Canelones de pollo y calabacín
Canelones tradicionales en versión ligera con pollo, pavo y un toque de calabacín rallado para aportar una textura súper jugosa sin añadir grasas. Se cubren con una bechamel saludable a base de aceite de oliva y harina integral, terminando con un gratín crujiente de queso bajo en calorías. Todo el sabor de la receta de la abuela, pero adaptado para cuidarte en el día a día.
Ingredientes
- 16 unidades de placas de canelones pueden ser integrales
- 250 g de pechuga de pollo picada
- 250 g de contra muslo de pavo picado o ternera magra
- 1 cebolla grande finamente picada
- 1 puerro solo la parte blanca, picado
- 100 g de calabacín rallado finamente (el truco para dar jugosidad)
- 2 cucharadas de aceite de oliva virgen extra
- 50 ml de vino blanco opcional
- 500 ml de leche semidesnatada o bebida vegetal de avena o soja sin azúcar
- 30 g de harina de trigo integral o harina de avena
- 1 cucharada de aceite de oliva virgen extra en lugar de mantequilla
- Al gusto: sal pimienta negra y nuez moscada
Elaboración paso a paso
- Preparar las placas: Cocina las placas de canelones siguiendo las instrucciones del paquete. Si son de las que no necesitan cocción, sumérgelas en agua tibia hasta que estén manejables. Escúrrelas y déjalas estiradas sobre un paño de cocina limpio.
- Cocinar las verduras: En una sartén amplia, calienta las dos cucharadas de aceite de oliva. Añade la cebolla y el puerro picados con una pizca de sal. Cocina a fuego medio hasta que estén transparentes y tiernos (unos 8-10 minutos).

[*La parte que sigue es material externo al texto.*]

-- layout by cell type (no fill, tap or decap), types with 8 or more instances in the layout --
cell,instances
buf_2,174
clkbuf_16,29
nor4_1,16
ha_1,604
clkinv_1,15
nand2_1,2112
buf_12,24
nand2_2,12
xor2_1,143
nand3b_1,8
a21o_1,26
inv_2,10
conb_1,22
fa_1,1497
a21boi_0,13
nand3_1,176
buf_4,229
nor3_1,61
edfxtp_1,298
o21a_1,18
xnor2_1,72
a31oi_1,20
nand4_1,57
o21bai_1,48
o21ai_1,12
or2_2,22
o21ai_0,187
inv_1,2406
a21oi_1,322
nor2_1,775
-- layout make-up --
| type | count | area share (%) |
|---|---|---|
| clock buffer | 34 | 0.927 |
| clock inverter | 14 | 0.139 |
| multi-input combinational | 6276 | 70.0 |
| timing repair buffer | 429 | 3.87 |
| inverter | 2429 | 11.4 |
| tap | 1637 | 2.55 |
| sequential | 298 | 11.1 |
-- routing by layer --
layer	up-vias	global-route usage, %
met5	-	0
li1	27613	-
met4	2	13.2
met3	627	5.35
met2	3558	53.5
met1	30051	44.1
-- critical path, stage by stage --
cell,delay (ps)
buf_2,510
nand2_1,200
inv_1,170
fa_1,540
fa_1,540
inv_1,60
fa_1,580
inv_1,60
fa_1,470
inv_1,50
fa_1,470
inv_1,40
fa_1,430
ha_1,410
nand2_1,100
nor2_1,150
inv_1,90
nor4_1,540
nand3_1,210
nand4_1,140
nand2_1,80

- Añadir la carne y el calabacín: Incorpora el pollo y el pavo picados a la sartén. Remueve bien rompiendo la carne con la espátula para que no queden trozos grandes. Cuando empiece a cambiar de color, añade el calabacín rallado.
- Reducir y sazonar: Sube el fuego, vierte el vino blanco y deja que se evapore el alcohol durante 2 minutos. Baja el fuego, condimenta con sal, pimienta y un toque sutil de canela (un gran secreto tradicional). Deja cocinar a fuego lento durante 10 minutos hasta que no quede líquido. Reserva y deja templar.
- Hacer la bechamel ligera: En un cazo, tuesta la harina con la cucharada de aceite de oliva durante 1 minuto para quitar el sabor a crudo. Ve vertiendo la leche poco a poco mientras remueves continuamente con unas varillas para que no salgan grumos. Cocina a fuego medio hasta que espese. Apaga el fuego y condimenta con sal, pimienta y una buena cantidad de nuez moscada.
- Ligar el relleno: Añade 2 o 3 cucharadas de la bechamel directamente a la mezcla de carne para que quede un relleno bien meloso, unido y fácil de trabajar.
- Montar los canelones: Coloca una porción de relleno en el centro de cada placa y enróllalas con cuidado.